The video then went into a searchable database which identified 15,000 individual criminal acts. Police said more than 1,000 charges have been filed against 351 people since riots on June 15, 2011.

That metadata will be the key in making sense of the mountains of footage from the Boston bombings, says Ron Brooks, the former director of the Department of Homeland Security’s San Francisco fusion center, an information-sharing operation.

“It goes beyond cameras—it’s our ability to use license plate reader systems, facial recognition technology, time stamping to develop a timeline, location data to develop a map of the scene and track the movement of people, placement of packages and layer in other data, like eyewitness accounts, to develop the picture and chronology of the event.”

That analysis, often described as “big data”, comes with a lot of privacy concerns, says Amie Stepanovich, director of the domestic surveillance project at the Electronic Privacy Information Center. Many worry that this video is stored indefinitely in databases without rules for how it can be used.

“(The bombing) is a terrible thing. We want to make sure the right person gets caught. We’re hoping that law enforcement will use this technology in a legally responsible manner,” Stepanovich said.

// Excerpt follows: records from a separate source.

## src/rtl/seq_pattern_detector_if.sv

```systemverilog
// Bundles the serial stream, control and result signals of seq_pattern_detector.
// The stimulus side takes the master modport and the detector takes the slave modport.
interface seq_pattern_detector_if #(
    parameter int unsigned PAT_W = 3,
    parameter int unsigned CNT_W = 8
);
    logic             en;
    logic             in;
    logic [PAT_W-1:0] pattern;
    logic             overlap;
    logic             clear;
    logic             match;
    logic [CNT_W-1:0] count;
    logic             sat;

    modport master (
        output en, in, pattern, overlap, clear,
        input  match, count, sat
    );

    modport slave (
        input  en, in, pattern, overlap, clear,
        output match, count, sat
    );
endinterface

```

## src/rtl/seq_pattern_detector.sv

```systemverilog
// Serial detector for a run-time-programmable PAT_W-bit pattern, with optional overlap,
// an enable qualifier and a saturating match counter. All outputs are registered.
module seq_pattern_detector #(
    parameter int unsigned PAT_W = 3,
    parameter int unsigned CNT_W = 8
) (
    input logic                  clk,
    input logic                  reset,
    seq_pattern_detector_if.slave det_if
);
    localparam int unsigned FillW = $clog2(PAT_W + 1);
    localparam logic [FillW-1:0] FillFull = FillW'(PAT_W);

    logic [PAT_W-1:0] hist_q, hist_d, hist_shift;
    logic [FillW-1:0] fill_q, fill_d, fill_inc;
    logic [CNT_W-1:0] count_q, count_d;
    logic             match_q, match_d;
    logic             sat_q, sat_d;
    logic             hit;

    always_comb begin
        hist_shift = {hist_q[PAT_W-2:0], det_if.in};
        fill_inc   = (fill_q == FillFull) ? fill_q : fill_q + FillW'(1);
        hit        = (fill_inc == FillFull) && (hist_shift == det_if.pattern);

        hist_d  = hist_q;
        fill_d  = fill_q;
        count_d = count_q;
        sat_d   = sat_q;
        match_d = 1'b0;

        if (det_if.clear) begin
            hist_d  = '0;
            fill_d  = '0;
            count_d = '0;
            sat_d   = 1'b0;
        end else if (det_if.en) begin
            hist_d  = hist_shift;
            // A non-overlapping hit makes the next match wait for PAT_W fresh bits.
            fill_d  = (hit && !det_if.overlap) ? '0 : fill_inc;
            match_d = hit;
            if (hit && (count_q != '1)) begin
                count_d = count_q + CNT_W'(1);
                if (count_d == '1) begin
                    sat_d = 1'b1;
                end
            end
        end
    end

    always_ff @(posedge clk or posedge reset) begin
        if (reset) begin
            hist_q  <= '0;
            fill_q  <= '0;
            count_q <= '0;
            match_q <= 1'b0;
            sat_q   <= 1'b0;
        end else begin
            hist_q  <= hist_d;
            fill_q  <= fill_d;
            count_q <= count_d;
            match_q <= match_d;
            sat_q   <= sat_d;
        end
    end

    assign det_if.match = match_q;
    assign det_if.count = count_q;
    assign det_if.sat   = sat_q;
endmodule

```

## src/flat_wrapper.sv

```systemverilog
// flat-port wrapper written by rule: the top's interface ports become plain ports
module seq_pattern_detector_flat 
#(
    parameter int unsigned PAT_W = 3,
    parameter int unsigned CNT_W = 8
)
  (clk, reset, det_if_en, det_if_in, det_if_pattern, det_if_overlap, det_if_clear, det_if_match, det_if_count, det_if_sat);
  seq_pattern_detector_if #(.PAT_W(PAT_W), .CNT_W(CNT_W)) det_if_i ();
  input logic clk;
  input logic reset;
  input wire logic [$bits(det_if_i.en)-1:0] det_if_en;
  input wire logic [$bits(det_if_i.in)-1:0] det_if_in;
  input wire logic [$bits(det_if_i.pattern)-1:0] det_if_pattern;
  input wire logic [$bits(det_if_i.overlap)-1:0] det_if_overlap;
  input wire logic [$bits(det_if_i.clear)-1:0] det_if_clear;
  output wire logic [$bits(det_if_i.match)-1:0] det_if_match;
  output wire logic [$bits(det_if_i.count)-1:0] det_if_count;
  output wire logic [$bits(det_if_i.sat)-1:0] det_if_sat;
  assign det_if_i.en = det_if_en;
  assign det_if_i.in = det_if_in;
  assign det_if_i.pattern = det_if_pattern;
  assign det_if_i.overlap = det_if_overlap;
  assign det_if_i.clear = det_if_clear;
  assign det_if_match = det_if_i.match;
  assign det_if_count = det_if_i.count;
  assign det_if_sat = det_if_i.sat;
  seq_pattern_detector #(.PAT_W(PAT_W), .CNT_W(CNT_W)) u_core (.clk(clk), .reset(reset), .det_if(det_if_i));
endmodule
```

But few police departments have policies on data retention, and these videos will likely be stored permanently since the bombings will probably be a death penalty case, Fredericks said. Even though the privacy concerns are legitimate, he said, they’re not needed.

“When you have an ongoing investigation, the target is the terrorist, not the watcher of the race,” Fredericks said. “There’s a target (in the investigation) and there’s no way to keep track of all the people’s movements who aren’t a criminal.”

The future of evidence

Much of the video analysis of the footage collected in Boston occurred at state fusion centers, created by the Department of Homeland Security to be the funnel point for intelligence from agencies at all levels of government and across the country.  In the Boston investigation, the fusion centers in Massachusetts, New Hampshire and other New England states immediately stepped up to help process evidence and review video to develop leads. Brooks said this collaboration is the result of 12 years of emergency preparedness policymaking.

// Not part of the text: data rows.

## src/rtl/serial_bit_source.sv

```systemverilog
// Parallel-to-serial front end for the sequence detector: accepts words over valid/ready,
// buffers one word, and shifts them out one bit per clock on x with a fixed idle fill.
module serial_bit_source #(
    parameter int unsigned WIDTH     = 8,
    parameter bit          MSB_FIRST = 1'b1,
    parameter bit          IDLE_BIT  = 1'b1
) (
    input  logic                     clk,
    input  logic                     rst,
    input  logic [WIDTH-1:0]         din,
    input  logic                     din_valid,
    output logic                     din_ready,
    output logic                     x,
    output logic                     x_valid,
    output logic                     word_done,
    output logic                     busy,
    output logic [$clog2(WIDTH)-1:0] bit_cnt
);

    localparam int unsigned CNT_W = $clog2(WIDTH);
    localparam logic [CNT_W-1:0] LAST_IDX = CNT_W'(WIDTH - 1);

    typedef enum logic {
        ST_IDLE,
        ST_SHIFT
    } state_t;

    state_t             state_q, state_d;
    logic [WIDTH-1:0]   sreg_q, sreg_d;
    logic [WIDTH-1:0]   hold_q, hold_d;
    logic               hold_full_q, hold_full_d;
    logic [CNT_W-1:0]   cnt_q, cnt_d;

    logic               shifting;
    logic               last_bit;
    logic               xfer;
    logic               out_bit;
    logic [WIDTH-1:0]   sreg_shifted;

    assign shifting  = (state_q == ST_SHIFT);
    assign last_bit  = shifting && (cnt_q == LAST_IDX);
    assign din_ready = !hold_full_q;
    assign xfer      = din_valid && din_ready;

    // The bit on x always sits at the outgoing end of sreg; shifting moves the next one there.
    assign out_bit      = MSB_FIRST ? sreg_q[WIDTH-1] : sreg_q[0];
    assign sreg_shifted = MSB_FIRST ? {sreg_q[WIDTH-2:0], 1'b0} : {1'b0, sreg_q[WIDTH-1:1]};

    always_comb begin
        // NOTE: every next-state signal takes its current value first, so no branch can infer a latch.
        state_d     = state_q;
        sreg_d      = sreg_q;
        cnt_d       = cnt_q;
        hold_d      = hold_q;
        hold_full_d = hold_full_q;

        case (state_q)
            ST_IDLE: begin
                if (xfer) begin
                    sreg_d  = din;
                    cnt_d   = '0;
                    state_d = ST_SHIFT;
                end
            end
            ST_SHIFT: begin
                if (last_bit) begin
                    // Refill from the hold first; a held word blocks din_ready so xfer is 0 here.
                    if (hold_full_q) begin
                        sreg_d      = hold_q;
                        hold_full_d = 1'b0;
                        cnt_d       = '0;
                    end else if (xfer) begin
                        sreg_d = din;
                        cnt_d  = '0;
                    end else begin
                        cnt_d   = '0;
                        state_d = ST_IDLE;
                    end
                end else begin
                    sreg_d = sreg_shifted;
                    cnt_d  = cnt_q + CNT_W'(1);
                    if (xfer) begin
                        hold_d      = din;
                        hold_full_d = 1'b1;
                    end
                end
            end
            default: begin
                state_d = ST_IDLE;
                cnt_d   = '0;
            end
        endcase
    end

    always_ff @(posedge clk or negedge rst) begin
        if (!rst) begin
            state_q     <= ST_IDLE;
            sreg_q      <= '0;
            cnt_q       <= '0;
            hold_full_q <= 1'b0;
        end else begin
            // NOTE: state registers use non-blocking assignment so every flop samples pre-edge values.
            state_q     <= state_d;
            sreg_q      <= sreg_d;
            cnt_q       <= cnt_d;
            hold_full_q <= hold_full_d;
        end
    end

    // NOTE: the hold data is deliberately not reset; hold_full qualifies it, so stale contents never reach x.
    always_ff @(posedge clk) begin
        hold_q <= hold_d;
    end

    assign x         = shifting ? out_bit : IDLE_BIT;
    assign x_valid   = shifting;
    assign word_done = last_bit;
    assign busy      = shifting || hold_full_q;
    assign bit_cnt   = cnt_q;

endmodule

```

## config.mk

```make
export PLATFORM = sky130hd
export DESIGN_NAME = serial_bit_source
export DESIGN_NICKNAME = d
export VERILOG_FILES = /design/src/rtl/serial_bit_source.sv
export SDC_FILE = /design/constraint.sdc
export NUM_CORES = 1
export LEC_CHECK = 0
export BUFFER_PORTS_ARGS = -buffer_cell sky130_fd_sc_hd__buf_4
export CAP_MARGIN = 20
export CORE_AREA = 8 8 55 57
export CTS_BUF_LIST = sky130_fd_sc_hd__clkbuf_2 sky130_fd_sc_hd__clkbuf_4 sky130_fd_sc_hd__clkbuf_8
export DETAILED_ROUTE_END_ITERATION = 10
export DIE_AREA = 0 0 63 65
export PLACE_DENSITY = 0.66
export SLEW_MARGIN = 5
export SYNTH_ARGS = -nofsm -noshare
export SYNTH_HDL_FRONTEND = slang
export SYNTH_SLANG_ARGS = --single-unit
```

## constraint.sdc

```tcl
create_clock -name clk -period 2.35 [get_ports clk]
set_clock_uncertainty 0.05 [all_clocks]
set_input_delay 0.1175 -clock clk [delete_from_list [all_inputs] [get_ports clk]]
set_output_delay 0.1175 -clock clk [all_outputs]
set_load 0.02 [all_outputs]
```

# Word level (Yosys, flattened, before mapping)
# Cells that the tools add are included.
# Widths: inputs -> output; s select.
[totals]
ff_bits = 21
latchBits = 0
mem_bits_rw = 0
mem_bits_ro = 0
input_bits = 11
output_inout_bits = 8
wordCells = 31
mem_count = 0
[classes]
addsub = 1
n_mul = 0
n_div = 0
n_lt_le_gt_ge = 0
eq_ne = 2
shifts = 0
mux = 14
bitwise_logic = 2
reduce_logical = 7
[ops]
columns = ["op", "count"]
rows = [
  ["$mux 8", 3],
  ["$pmux 8 s2", 1],
  ["$mux 1", 6],
  ["$mux 3", 2],
  ["$pmux 3 s2", 1],
  ["$add 3x1->3 const B", 1],
  ["$eq 3x3->1 const B", 1],
  ["$reduce_and 3->1", 1],
  ["$logic_and 1x1->1", 2],
  ["$ne 2x2->1 const B", 1],
  ["$not 1->1", 2],
  ["$pmux 1 s2", 1],
  ["$reduce_and 2->1", 1],
  ["$reduce_bool 2->1", 1],
  ["$logic_not 1->1", 1],
  ["$logic_or 1x1->1", 1],
]

# Logic depth before layout (Yosys ltp)
[logic_depth]
ltp_word = 6
mapped_depth = 6
mapped_depth_nobuf = 5

# Worst setup path after synthesis
# Ideal clock, no wire load.
[synth_timing]
path_type = "register to register"
startpoint = "register cnt_q[0], in the netlist bit_cnt[0]"
endpoint = "register hold_q[0], enable pin"
setup_time_ns = 0.370
arrival_ns = 1.416
required_time_ns = 1.930
path_slack_ns = 0.513
path_stages_with_launch = 6
path_buffers = 0
synth_period_minus_slack_ns = 1.837
cell_sequence = "dfrtp_1 > ha_1 > ha_1 > inv_1 > nand2_1 > nor2_1"
[synth_between]
elab_chain_cells = 4
[synth_lines]
columns = ["item", "line_no", "text"]
rows = [
  ["from (decl)", "32", "logic [CNT_W-1:0] cnt_q, cnt_d;"],
  ["from (signal assigned)", "105", "cnt_q <= cnt_d;"],
  ["$eq 3x3->1", "41", "assign last_bit = shifting && (cnt_q == LAST_IDX);"],
  ["$logic_and 1x1->1", "41", ""],
  ["$not 1->1 (no line)", "n/a", ""],
  ["$reduce_and 3->1 (no line)", "n/a", ""],
  ["to (signal assigned)", "112", "hold_q <= hold_d;"],
  ["to (decl)", "30", "logic [WIDTH-1:0] hold_q, hold_d;"],
]
# Every way passes these cells.
# A chain may end at the register's enable or synchronous reset.

# Final worst setup path
[layout_timing]
startpoint = "register cnt_q[0], in the netlist bit_cnt[0]"
endpoint = "register sreg_q[6]"
[layout_between]
elab_chain_cells = 4
[layout_lines]
columns = ["item", "line_no", "text"]
rows = [
  ["$eq 3x3->1", "41", ""],
  ["$logic_and 1x1->1", "41", ""],
  ["$mux 8", "66", "if (last_bit) begin"],
  ["$pmux 8 s2", "57", "case (state_q)"],
  ["via sreg_d[6]", "29", "logic [WIDTH-1:0] sreg_q, sreg_d;"],
  ["to (signal assigned)", "104", "sreg_q <= sreg_d;"],
  ["to (decl)", "29", ""],
]
# The timed path passes the listed nets, and every way through them passes these cells.

==> impl_metrics.tcl <==
set metrics [dict create \
    vias 751 \
    r2r_end "sreg_q[6]$_DFF_PN0_" \
    clk_latency_ns 0.31 \
    utilization 0.5603 \
    tritoncts "yes" \
    vias_per_cell 5.364 \
    syn_area_um2 944.7 \
    globalRoute.busiestLayer "met2" \
    diodes 0 \
    place.gp.congestion 0.7496 \
    first_global_vias 770 \
    cts_resized 0 \
    clk_path_buf_depth 2 \
    drt_iter0_drc 23 \
    drcViolationCount 0 \
    cts.sinks 21 \
    fillers 190 \
    die_area_um2 4095 \
    reg2regPathDepth 5 \
    antenna_found_initial 0 \
    hp-class "in2reg" \
    track_usage 0.1106 \
    met1_usage 0.1333 \
    hold_end "hold_full_q$_DFFE_PN0P_" \
    r2r-start "bit_cnt[0]$_DFFE_PN0P_" \
    start_util 0.4397 \
    finalHoldViolCount 0 \
    fin_nets 126 \
    cts.clk_slew.worst_paths_ns 0.12 \
    leakage_nw 0.5180 \
    finalMaxSlewViolations 0 \
    max-cap-violations 0 \
    antenna_left 0 \
    layout_commonest_cell "nand2_1" \
    dp_hpwl_um 1432 \
    cts-buffers-inserted 3 \
    layout-drive-gt1-share 0.2411 \
    period_minus_slack_ns 1.925 \
    area_growth_pct 27.42 \
    worstPathArrival_ns 2.04 \
    grt_overflow_total 0 \
    tightest_slew_ns 0.6337 \
    grt_util_met2 0.1805 \
    rsz0062_at_grt "false" \
    regToRegSetupSlack_ns 0.42 \
    path_max_fanout 13 \
    regArea_um2 565.5 \
    grtUsageMet3 0.03952 \
    worst_ir_drop_vdd_mv 0.6195 \
    critPathLaunchType "register" \
    dieWidth_um 63 \
    mostFrequentLayoutCells "22 x nand2_1, 19 x buf_4, 13 x dfrtp_1, 9 x dlygate4sd3_1, 8 x edfxtp_1" \
    io_buffers 18 \
    num_io_pins 19 \
    syn_inst 85 \
    status "finished, final reports clean" \
    multi_input_area_um2 335.3 \
    slew-limit-headroom 0.5775 \
    grt_pass1_wl_um 3684 \
    drt-total-wl_um 2112 \
    synth_nets 98 \
    coreArea_um2 2148 \
    h-tree-depth 1 \
    critical_path_required_ns 2.47 \
    syn_avg_cell_area_um2 11.11 \
    core.rowCount 17 \
    fin_crit_sh 0.8193 \
    synth_seq_cells 21 \
    max_freq_mhz 519.4 \
    fin_setup_tns_ns 0 \
    wl_per_cell_um 15.09 \
    root_buffer "clkbuf_4" \
    p_per_area_nw_per_um2 1148 \
    critPathKind "reg2reg" \
    worstHoldStart "din_valid" \
    yosys_warnings 0 \
    synth_seq_area_share 0.5987 \
    synth.distinct_cells 23 \
    grt_max_degree 21 \
    power_mw 1.381 \
    min_path_cells 3 \
    setup_viol 0 \
    worstSetupEndpointType "register" \
    first_pass_iters 4 \
    chipHeight_um 65 \
]
-- worst max-delay path, stage by stage (launching register included) --
cell and delay [ns]:
dfrtp_1 0.43, ha_1 0.18, ha_1 0.41, inv_1 0.14, o21ai_2 0.39, a32oi_1 0.17
-- cell usage after synthesis (all sizes together) --
cell type,count,area share
nor3,1,0.0053
nand2,22,0.087
nand2b,2,0.021
clkbuf,1,0.0040
o21ai,5,0.030
edfxtp,8,0.25
a21oi,1,0.0053
dfrtp,13,0.34
inv,2,0.0079
or2,1,0.0066
and2b,1,0.0093
and2,1,0.0066
o22ai,7,0.046
a211oi,2,0.016
ha,2,0.026
nor2,2,0.0079
a32oi,7,0.065
nor2b,2,0.013
buf,4,0.034
nand3b,1,0.0079
-- how the worst max path moves through the flow --
stage	from	to	slack (ns)	depth (start not counted)
2_1_floorplan	bit_cnt[0]$_DFFE_PN0P_	hold_q[0]$_DFFE_PP_	0.51	5
3_3_place_gp	bit_cnt[0]$_DFFE_PN0P_	hold_q[2]$_DFFE_PP_	0.59	6
3_5_place_dp	bit_cnt[0]$_DFFE_PN0P_	sreg_q[4]$_DFF_PN0_	0.51	5
4_1_cts	bit_cnt[0]$_DFFE_PN0P_	sreg_q[4]$_DFF_PN0_	0.47	5
5_1_grt	bit_cnt[0]$_DFFE_PN0P_	sreg_q[6]$_DFF_PN0_	0.28	5
6_report	bit_cnt[0]$_DFFE_PN0P_	sreg_q[6]$_DFF_PN0_	0.42	5
-- per-layer routing --
layer | vias up | part of all wire | routed length, um
met5 | - | 0 | 0
met4 | 0 | 0.012 | 26
met3 | 4 | 0.064 | 136
met2 | 24 | 0.47 | 986
met1 | 361 | 0.46 | 963
li1 | 362 | - | -
-- state kept, by name, indices dropped and copies added (netlist names) --
signal and cells:
hold_q 8, sreg_q 8, bit_cnt 3, hold_full_q 1, x_valid 1
-- power breakdown --
group | total, mW | internal (mW) | switching (mW)
Sequential | 0.635 | 0.512 | 0.123
Clock | 0.173 | 0.0636 | 0.109
Combinational | 0.573 | 0.260 | 0.314
-- cell type report --
| class | instances | area share |
|---|---|---|
| timing repair buffer | 28 | 0.1933 |
| tap | 28 | 0.02911 |
| clock buffer | 3 | 0.01871 |
| clock inverter | 1 | 0.004158 |
| sequential | 21 | 0.4699 |
| multi-input combinational | 57 | 0.2786 |
| inverter | 2 | 0.006237 |
-- stage by stage --
stage / cell area, um2 / std cells / worst slack (ns) / hold WS (ns)
floorplan: 944.7 / 85 / 0.5133 / -0.2281
global placement: 1086 / 127 / 0.5893 / -0.07759
detailed placement: 1086 / 127 / 0.5076 / -0.07357
CTS: 1204 / 140 / 0.4722 / 0.06241
global route: 1204 / 140 / 0.2846 / 0.05679
finish: 1204 / 140 / 0.4246 / 0.05705
-- logic make-up after synthesis --
| family | count (synthesis) | synth area share |
|---|---|---|
| AOI/OAI and AO/OA | 22 | 0.1629 |
| buffers and inverters | 7 | 0.04636 |
| DFF | 21 | 0.5987 |
| adders and majority gates | 2 | 0.02649 |
| and+or+nand+nor | 33 | 0.1656 |
-- repair_timing --
item / in CTS / in global routing
hold buffers: 9 / 0
endpoints found under the hold margin: 21 / 0
setup buffers: 0 / 0
No activity file was read; power rests on OpenSTA's default activity.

“On 9/11, we had not developed the protocols and ability to share information,” said Brooks. “Now today, you saw an immediate collaboration between ATF, FBI, Boston police, Massachusetts state police, the fusion centers, and the Department of Homeland Security. Everyone came together quickly and understood their roles, and we didn’t see any infighting.”

Going forward, Fredericks expects that every police department, no matter how small, will have to get comfortable analyzing video evidence, just like they evaluate other kinds of forensic evidence.

“When you have crime in public areas where public is aroused to crime, you can guarantee there will be video evidence on cell phone or a camera,” he said “Video provides a chronology from before an event was planned until the arrest if you get to it soon enough. You don’t know yet what you have, so you have to get everything.”